Consecutive INSERT events for the same table are grouped into a SyncOp::BatchInsert (see sync_engine). The engine first attempts to build a typed Arrow RecordBatch via converter::cdc_events_to_batch (or temporal_converter::cdc_events_to_temporal_batch in temporal mode) and calls OlapEngine::load_arrow, bypassing SQL parsing entirely. If the schema contains a type that the Arrow builder does not handle (Date, Timestamp, Decimal, List, Struct, …) the engine falls back to a SQL INSERT … VALUES statement.

§3. Background sync loop (background)

spawn_sync_loop starts a Tokio task that calls rhei_core::SyncEngine::sync_once on a configurable interval. Shutdown is cooperative: the caller holds a tokio_util::sync::CancellationToken and cancels it to stop the loop cleanly.

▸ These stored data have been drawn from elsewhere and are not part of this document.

### config.mk
export PLATFORM = sky130hd
export DESIGN_NAME = mips_exec_controller
export DESIGN_NICKNAME = d
export VERILOG_FILES = /design/src/rtl/mips_exec_controller.sv
export SDC_FILE = /design/constraint.sdc
export NUM_CORES = 1
export LEC_CHECK = 0
export CORE_MARGIN = 2
export CORE_UTILIZATION = 38
export CTS_BUF_LIST = sky130_fd_sc_hd__clkbuf_2
export DETAILED_ROUTE_END_ITERATION = 7
export PLACE_DENSITY = 0.8
export SYNTH_ARGS = -nofsm -noshare
export SYNTH_HDL_FRONTEND = slang
export SYNTH_SLANG_ARGS = --single-unit
### constraint.sdc
create_clock -name CLOCK_50 -period 2.3 [get_ports CLOCK_50]
set_input_delay 0.46 -clock CLOCK_50 [delete_from_list [all_inputs] [get_ports CLOCK_50]]
set_output_delay 0.46 -clock CLOCK_50 [all_outputs]
set_load 0.02 [all_outputs]
### src/rtl/mips_exec_controller.sv
// Execution sequencer for the single-cycle MIPS core: gates every architectural
// update through cpu_en and provides run / step / pause / breakpoint / halt control.
`timescale 1ns/1ps
module mips_exec_controller #(
  parameter logic [31:0] HALT_INSTR  = 32'h0000000C,
  parameter int unsigned INIT_CYCLES = 4,
  parameter logic [31:0] MAX_CYCLES  = 32'd0
) (
  input  logic        CLOCK_50,
  input  logic        reset,
  input  logic        run_req,
  input  logic        step_req,
  input  logic        halt_req,
  input  logic        bp_en,
  input  logic [31:0] bp_addr,
  input  logic [31:0] pc,
  input  logic [31:0] instr,
  output logic        cpu_rst,
  output logic        cpu_en,
  output logic [2:0]  state,
  output logic        bp_hit,
  output logic [31:0] retired
);

  typedef enum logic [2:0] {
    S_INIT  = 3'd0,
    S_PAUSE = 3'd1,
    S_RUN   = 3'd2,
    S_STEP  = 3'd3,
    S_HALT  = 3'd4
  } state_t;

  localparam logic [3:0] INIT_LOAD = 4'(INIT_CYCLES - 1);

  state_t      state_q, state_d;
  logic [3:0]  init_cnt_q, init_cnt_d;
  logic        run_lvl_q, run_lvl_d, run_prev_q, run_prev_d;
  logic        step_lvl_q, step_lvl_d, step_prev_q, step_prev_d;
  logic        skip_bp_q, skip_bp_d;
  logic        bp_hit_q, bp_hit_d;
  logic [31:0] budget_q, budget_d;
  logic [31:0] retired_q, retired_d;
  logic        cpu_rst_q, cpu_rst_d;

  logic run_edge, step_edge;
  logic is_halt, bp_match, budget_done, run_stop;

  // Requests are registered before edge detection, so a request seen at edge N
  // changes state at edge N+1.
  assign run_edge    = run_lvl_q & ~run_prev_q;
  assign step_edge   = step_lvl_q & ~step_prev_q;
  assign is_halt     = (instr == HALT_INSTR);
  assign bp_match    = bp_en && (pc == bp_addr) && !skip_bp_q;
  assign budget_done = (MAX_CYCLES != 32'd0) && (budget_q == MAX_CYCLES);
  assign run_stop    = is_halt || halt_req || bp_match || budget_done;

  always_ff @(posedge CLOCK_50) begin
    if (reset) begin
      state_q     <= S_INIT;
      init_cnt_q  <= INIT_LOAD;
      run_lvl_q   <= 1'b1;
      run_prev_q  <= 1'b1;
      step_lvl_q  <= 1'b1;
      step_prev_q <= 1'b1;
      skip_bp_q   <= 1'b0;
      bp_hit_q    <= 1'b0;
      budget_q    <= 32'd0;
      retired_q   <= 32'd0;
      cpu_rst_q   <= 1'b1;
    end else begin
      state_q     <= state_d;
      init_cnt_q  <= init_cnt_d;
      run_lvl_q   <= run_lvl_d;
      run_prev_q  <= run_prev_d;
      step_lvl_q  <= step_lvl_d;
      step_prev_q <= step_prev_d;
      skip_bp_q   <= skip_bp_d;
      bp_hit_q    <= bp_hit_d;
      budget_q    <= budget_d;
      retired_q   <= retired_d;
      cpu_rst_q   <= cpu_rst_d;
    end
  end

  always_comb begin
    state_d     = state_q;
    init_cnt_d  = init_cnt_q;
    run_lvl_d   = run_req;
    run_prev_d  = run_lvl_q;
    step_lvl_d  = step_req;
    step_prev_d = step_lvl_q;
    skip_bp_d   = skip_bp_q;
    bp_hit_d    = bp_hit_q;
    budget_d    = budget_q;
    case (state_q)
      S_INIT: begin
        if (init_cnt_q == 4'd0) state_d = S_PAUSE;
        else                    init_cnt_d = init_cnt_q - 4'd1;
      end
      S_PAUSE: begin
        if (!halt_req) begin
          if (step_edge) begin
            state_d  = S_STEP;
            bp_hit_d = 1'b0;
            budget_d = 32'd0;
          end else if (run_edge) begin
            state_d   = S_RUN;
            bp_hit_d  = 1'b0;
            budget_d  = 32'd0;
            skip_bp_d = 1'b1;
          end
        end
      end
      S_STEP: state_d = is_halt ? S_HALT : S_PAUSE;
      S_RUN: begin
        if (is_halt) begin
          state_d = S_HALT;
        end else if (halt_req) begin
          state_d = S_PAUSE;
        end else if (bp_match) begin
          state_d  = S_PAUSE;
          bp_hit_d = 1'b1;
        end else if (budget_done) begin
          state_d = S_PAUSE;
        end else begin
          budget_d  = budget_q + 32'd1;
          skip_bp_d = 1'b0;
        end
      end
      S_HALT:  state_d = S_HALT;
      default: state_d = S_INIT;
    endcase
    retired_d = (cpu_en && retired_q != 32'hFFFF_FFFF) ? retired_q + 32'd1 : retired_q;
    cpu_rst_d = (state_d == S_INIT);
  end

  // The instruction at pc is only executed when no stop condition fires this cycle.
  always_comb begin
    cpu_en = 1'b0;
    case (state_q)
      S_STEP:  cpu_en = !is_halt;
      S_RUN:   cpu_en = !run_stop;
      default: cpu_en = 1'b0;
    endcase
  end

  assign cpu_rst = cpu_rst_q;
  assign state   = state_q;
  assign bp_hit  = bp_hit_q;
  assign retired = retired_q;

endmodule

==> metrics.md <==
| Metric | Value |
|---|---|
| Worst-path fanout max | 2 |
| Residual DRC | 0 |
| Run status | finished clean |
| LEAKAGE | 1.76 nW |
| Inserted Clock Buffers | 5 |
| GRT Total Usage | between 20% and 30% |
| Layout area overhead | 61.4% |
| Hpwl dp | 6740 um |
| Routed wire per std cell | between 10 and 15 um |
| Post-synth EDFFs | 0 |
| Minimum clock period | ~2300 ps |
| Power after layout | around 1.6 mW |
| Final net count | 594 |
| CP endpoint kind | output port |
| Clk buf depth | 2 |
| Largest area contributor in the netlist | dfxtp_1 |
| Slowest CP cell | clkdlybuf4s50_1 |
| Routability cong. | around 0.81 |
| Antenna violations before repair | 0 |
| Core area | just over 0.007 mm^2 |
| Final period util | a little under 100% |
| IO Count | 140 |
| Sequential share of the synthesized area | 32.9% |
| Largest net degree at the start of global routing | a little over 50 |
| Rows | 31 |
| Fillers | 650 |
| Finished Core Util | around 63% |
| CTS tree | done |
| Yosys warnings | 0 |
| CTS Sinks | 46 |
| Cells after Synth | approximately 340 |
| Cell Chain, Critical Path | clkdlybuf4s50_1, nor4_2, nand4_1, nor2_2, nor3b_2, o21ai_2, inv_2, buf_6 |
| Clk slew on worst S/H paths | 210 ps |
| Setup crit start kind | primary input |
| Final wirelength | a little under 9000 um |
| Syn nets | about 440 |
| DR vias | between 3000 and 4000 |
| GRT overflow | 0 |
| Worst EP arrival | around 1800 ps |
| Setup slack, reg-to-reg | ~90 ps |
| Slew Limit Fails | 0 |
| Reg area | about 930 um^2 |
| Routed vias/inst | between 5 and 6 |
| Critical Path RT | 1840 ps |
| Post-synth top cells | 46 x dfxtp_1, 35 x xnor2_1, 27 x a21oi_1 |
| Power Density | 350 mW/mm^2 |
| Max-Cap Viols | 0 |
| Die Wd | approximately 90 um |
| Htree depth | 2 |
| Root buf cell | clkbuf_2 |
| Max_slew headroom | 71.2% |
| Top FF cell, synth | dfxtp_1 |
| Largest register FFs | 32 |
| Design area | 0.00452 mm^2 |
| Dpl cells | about 580 |
| ANT cells | 0 |
| Number of port buffers | 139 |
| Most frequent cell after synthesis | dfxtp_1 |
| Worst hold path class | reg2reg |
| Post-DP Area | about 0.0044 mm^2 |
| Crit-path max cell delay | between 400 and 500 ps |
| Post-synthesis average cell area | between 8 and 9 um^2 |
| # setup viols final | 0 |
| Post-Layout Cell Count | slightly below 600 |
| Chip Height | about 90 um |
| Share of layout cells above drive strength 1 | 18.1% |
| Clk_lat worst skew | approximately 400 ps |
| Pre-antenna DRT Iters | 4 |
| Fin. Hold Viols | 0 |
| Iter 0 DRT Violations | between 200 and 250 |
| #FFs+latches synth | 46 |
| Final setup TNS | 0 ps |
| Worst-margin pin slew | 433 ps |
| ANT nets after route | 0 |
| Worst vdd ir | between 0.00015 and 0.0002 V |
| Area of the multi-input gates | between 0.0015 and 0.002 mm^2 |
| Starting Density | roughly two fifths |
| Synth cell types | 44 |
| Asr flop ratio synth | 0% |
| Max Freq | approximately 440 MHz |
| Crit Path Class | in2out |
| RSZ-0062 raised after global routing | true |
| Die footprint | just over 0.008 mm^2 |
| Post-synthesis cell area | between 0.002 and 0.003 mm^2 |
| Synth top area cells | dfxtp_1 33%, xnor2_1 11%, or4_1 5.9%, a21oi_1 4.8%, o31ai_1 4.6% |
| Setup Skew | between 9 and 10 ps |
| Yosys top cell area share | 32.9% |
| First-pass GRT wire length | around 14000 um |
| Vias in the first global route | between 3000 and 4000 |
==> layout by cell type (no fill, tap or decap), drive strengths merged, types with 4 or more instances in the layout <==
master and instances:
inv 7, nand3 18, and2 4, or3 7, o21ai 9, nand4 16
buf 25, dlygate4sd2 24, o31ai 17, or4 22, mux2 7, clkdlybuf4s50 60
nand2b 4, nor4 11, nand2 15, nor2b 11, clkdlybuf4s15 19, nor2 24
or2 5, a21oi 27, and3 9, nor3 7, clkbuf 21, dfxtp 46
dlymetal6s2s 19, xnor2 35
==> area by class of cell <==
class / count / area share (%)
Inverter: 7 / 0.581
Timing Repair Buffer: 163 / 33.8
Clock buffer: 5 / 0.554
Clock inverter: 3 / 0.249
Tap cell: 99 / 2.74
Multi-Input combinational cell: 267 / 41.6
Sequential cell: 46 / 20.5
==> final timing paths <==
check / startpoint / cells after the start / endpoint
hold reg to reg: run_lvl_q$_SDFF_PP1_ / 1 / run_prev_q$_SDFF_PP1_
setup reg to reg: retired[10]$_SDFFE_PP0P_ / 7 / retired[29]$_SDFFE_PP0P_
hold / removal: run_lvl_q$_SDFF_PP1_ / 1 / run_prev_q$_SDFF_PP1_
setup / recovery: instr[27] / 8 / cpu_en
==> per-layer routing <==
metal	vias up	GRT usage [%]	wire [um]
li1	1552	-	-
met3	14	5.20	394
met2	87	40.0	4890
met5	-	0	0
met1	1489	23.1	3320
met4	0	7.31	169
==> report_power, final <==
| group | leakage (nW) | switching [mW] | total (mW) | internal, mW |
|---|---|---|---|---|
| Sequential | 0.375 | 0.0294 | 0.863 | 0.833 |
| Combinational | 1.36 | 0.165 | 0.403 | 0.238 |
| Clock | 0.0255 | 0.249 | 0.314 | 0.0651 |
==> timing repair <==
item | in CTS | in global routing
cloned | 0 | 0
pin swaps | 41 | 39
buffers inserted | 5 | 1
resized for setup | 88 | 67
hold buffers | 0 | 0
endpoints found under the setup margin | 17 | 11
==> cells by family (layout without fill, tap and decap cells) <==
group | after synthesis | in the layout | synth area share [%]
simple gates | 161 | 161 | 34.7
compound gates | 61 | 61 | 13.7
flops | 46 | 46 | 32.9
xor+xnor | 36 | 36 | 11.3
buf+inv | 25 | 178 | 3.80
mux | 7 | 7 | 2.81
fa+ha+maj | 2 | 2 | 0.894
==> worst max-delay path, delay by kind of cell <==
kind / cells / cell delay, ps
and+or+nand+nor: 4 / 670
buffers and inverters: 3 / 610
AOI/OAI and AO/OA: 1 / 80
==> per-stage QoR <==
stage	hold slack [ps]	worst slack, ps
after global routing	495	-77.2
final	469	18.4
after global placement	419	-652
after detailed placement	426	-711
after CTS	471	1.97
after floorplan	409	4.68
Note: power is estimated with default switching activity, not from simulation.
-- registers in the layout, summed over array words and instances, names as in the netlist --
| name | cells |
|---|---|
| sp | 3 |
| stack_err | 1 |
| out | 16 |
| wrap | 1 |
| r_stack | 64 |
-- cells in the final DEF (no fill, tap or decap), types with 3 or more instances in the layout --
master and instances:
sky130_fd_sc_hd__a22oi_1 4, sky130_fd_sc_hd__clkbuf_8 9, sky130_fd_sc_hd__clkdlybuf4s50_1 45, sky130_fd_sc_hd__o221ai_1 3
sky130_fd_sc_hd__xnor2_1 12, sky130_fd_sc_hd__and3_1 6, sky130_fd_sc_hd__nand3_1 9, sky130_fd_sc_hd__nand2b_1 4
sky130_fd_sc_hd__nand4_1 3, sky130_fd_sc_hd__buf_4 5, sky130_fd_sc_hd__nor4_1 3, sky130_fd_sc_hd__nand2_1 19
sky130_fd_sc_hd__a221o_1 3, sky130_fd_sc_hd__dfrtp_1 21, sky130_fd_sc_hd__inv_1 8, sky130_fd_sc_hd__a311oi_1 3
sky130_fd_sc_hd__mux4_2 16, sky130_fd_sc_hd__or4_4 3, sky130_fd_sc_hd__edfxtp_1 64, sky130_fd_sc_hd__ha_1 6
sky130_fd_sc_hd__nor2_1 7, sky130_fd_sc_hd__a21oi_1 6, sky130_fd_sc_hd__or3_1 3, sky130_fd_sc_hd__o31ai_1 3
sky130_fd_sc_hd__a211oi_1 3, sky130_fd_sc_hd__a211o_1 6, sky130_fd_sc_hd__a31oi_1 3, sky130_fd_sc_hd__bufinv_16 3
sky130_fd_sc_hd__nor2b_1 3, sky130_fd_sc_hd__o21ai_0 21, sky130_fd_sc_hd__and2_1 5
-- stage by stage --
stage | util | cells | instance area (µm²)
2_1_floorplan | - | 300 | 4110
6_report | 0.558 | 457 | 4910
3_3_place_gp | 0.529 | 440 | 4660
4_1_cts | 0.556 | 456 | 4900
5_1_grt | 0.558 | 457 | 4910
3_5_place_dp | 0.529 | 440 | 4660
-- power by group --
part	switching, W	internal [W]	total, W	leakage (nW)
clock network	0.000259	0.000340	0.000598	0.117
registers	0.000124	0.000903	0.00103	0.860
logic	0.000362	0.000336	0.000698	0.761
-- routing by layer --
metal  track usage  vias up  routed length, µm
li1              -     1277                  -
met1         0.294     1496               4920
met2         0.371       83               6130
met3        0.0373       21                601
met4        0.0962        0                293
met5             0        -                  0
### src/rtl/cfg_pkg.sv
// ---------------------------------------------------------------------------
// cfg_pkg
// Shared definitions for the block-style configuration path: the loader FSM
// state encoding and a clog2 helper that the latch blocks also use to size
// their block-select fields.
// ---------------------------------------------------------------------------
package cfg_pkg;

    // Loader sequence: wait for a start request, shift one word in, present it
    // on the shared bus, then strobe the selected latch block.
    typedef enum logic [1:0] {
        IDLE   = 2'd0,
        SHIFT  = 2'd1,
        SETUP  = 2'd2,
        COMMIT = 2'd3
    } cfg_state_t;

    // Ceiling log2 with a floor of one bit, so a counter for a single item
    // still has a legal (1-bit) vector width.
    function automatic int clog2_min1(input int value);
        int width;
        int span;
        width = 0;
        span  = 1;
        while (span < value) begin
            span  = span * 2;
            width = width + 1;
        end
        return (width < 1) ? 1 : width;
    endfunction

endpackage

### src/rtl/cfg_sipo.sv
// ---------------------------------------------------------------------------
// cfg_sipo
// Serial-in / parallel-out word assembler for the config loader. Bits arrive
// MSB first and are shifted in from the LSB end; a bit counter tracks the
// position inside the current word and wraps back to zero on the last bit,
// at which point word_full is raised for that single transfer.
//
// Ports
//   clk        in   1         clock, all state changes on posedge
//   rst        in   1         asynchronous active-high reset
//   shift_en   in   1         accept bit_in this cycle
//   clear      in   1         restart the bit counter (word boundary)
//   bit_in     in   1         serial data
//   word_out   out  MEM_SIZE  assembled shift register contents
//   word_full  out  1         this transfer completes a word
// ---------------------------------------------------------------------------
module cfg_sipo
    import cfg_pkg::*;
#(
    parameter int MEM_SIZE = 16
) (
    input  logic                clk,
    input  logic                rst,
    input  logic                shift_en,
    input  logic                clear,
    input  logic                bit_in,
    output logic [MEM_SIZE-1:0] word_out,
    output logic                word_full
);

    localparam int                CNT_W    = clog2_min1(MEM_SIZE);
    localparam logic [CNT_W-1:0]  LAST_BIT = CNT_W'(MEM_SIZE - 1);

    logic [MEM_SIZE-1:0] shreg_q;
    logic [MEM_SIZE-1:0] shreg_d;
    logic [CNT_W-1:0]    bit_cnt_q;
    logic [CNT_W-1:0]    bit_cnt_d;

    // The counter returns to zero on the final bit instead of incrementing,
    // so it never leaves 0..MEM_SIZE-1 even if the owner does not clear it.
    always_comb begin
        shreg_d   = shreg_q;
        bit_cnt_d = bit_cnt_q;
        word_full = 1'b0;
        if (clear) begin
            bit_cnt_d = '0;
        end else if (shift_en) begin
            shreg_d = {shreg_q[MEM_SIZE-2:0], bit_in};
            if (bit_cnt_q == LAST_BIT) begin
                bit_cnt_d = '0;
                word_full = 1'b1;
            end else begin
                bit_cnt_d = bit_cnt_q + CNT_W'(1);
            end
        end
    end

    always_ff @(posedge clk or posedge rst) begin
        if (rst) begin
            shreg_q   <= '0;
            bit_cnt_q <= '0;
        end else begin
            shreg_q   <= shreg_d;
            bit_cnt_q <= bit_cnt_d;
        end
    end

    assign word_out = shreg_q;

endmodule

A DDL read-lock is acquired before every cycle so that schema mutations (which take the write lock) never interleave with an in-progress sync.

§SyncMode semantics

ModeUPDATEDELETE
Destructiveoverwrites the rowremoves the row
Temporalcloses previous version + inserts new versioncloses previous version + inserts tombstone

§SQL injection prevention

All table and column identifiers are validated against [A-Za-z0-9_] at register_table time. The converter re-validates them at conversion time for defense-in-depth.

Re-exports§

pub use background::spawn_sync_loop;
pub use error::SyncError;
pub use router::HeuristicRouter;
pub use router::SqlParserRouter;
pub use sync_engine::CdcSyncEngine;
pub use temporal_converter::temporalize_schema;

Modules§

background
Background sync loop that continuously drives CDC-to-OLAP replication.
converter
Destructive-mode CDC-to-DML converter and Arrow batch builder.
error
Error types for the CDC sync pipeline.
router
AST-based SQL query router that classifies statements as OLTP or OLAP.
sync_engine
Core CDC-to-OLAP sync engine.
temporal_converter
Temporal (SCD Type 2) CDC-to-DML converter and Arrow batch builder.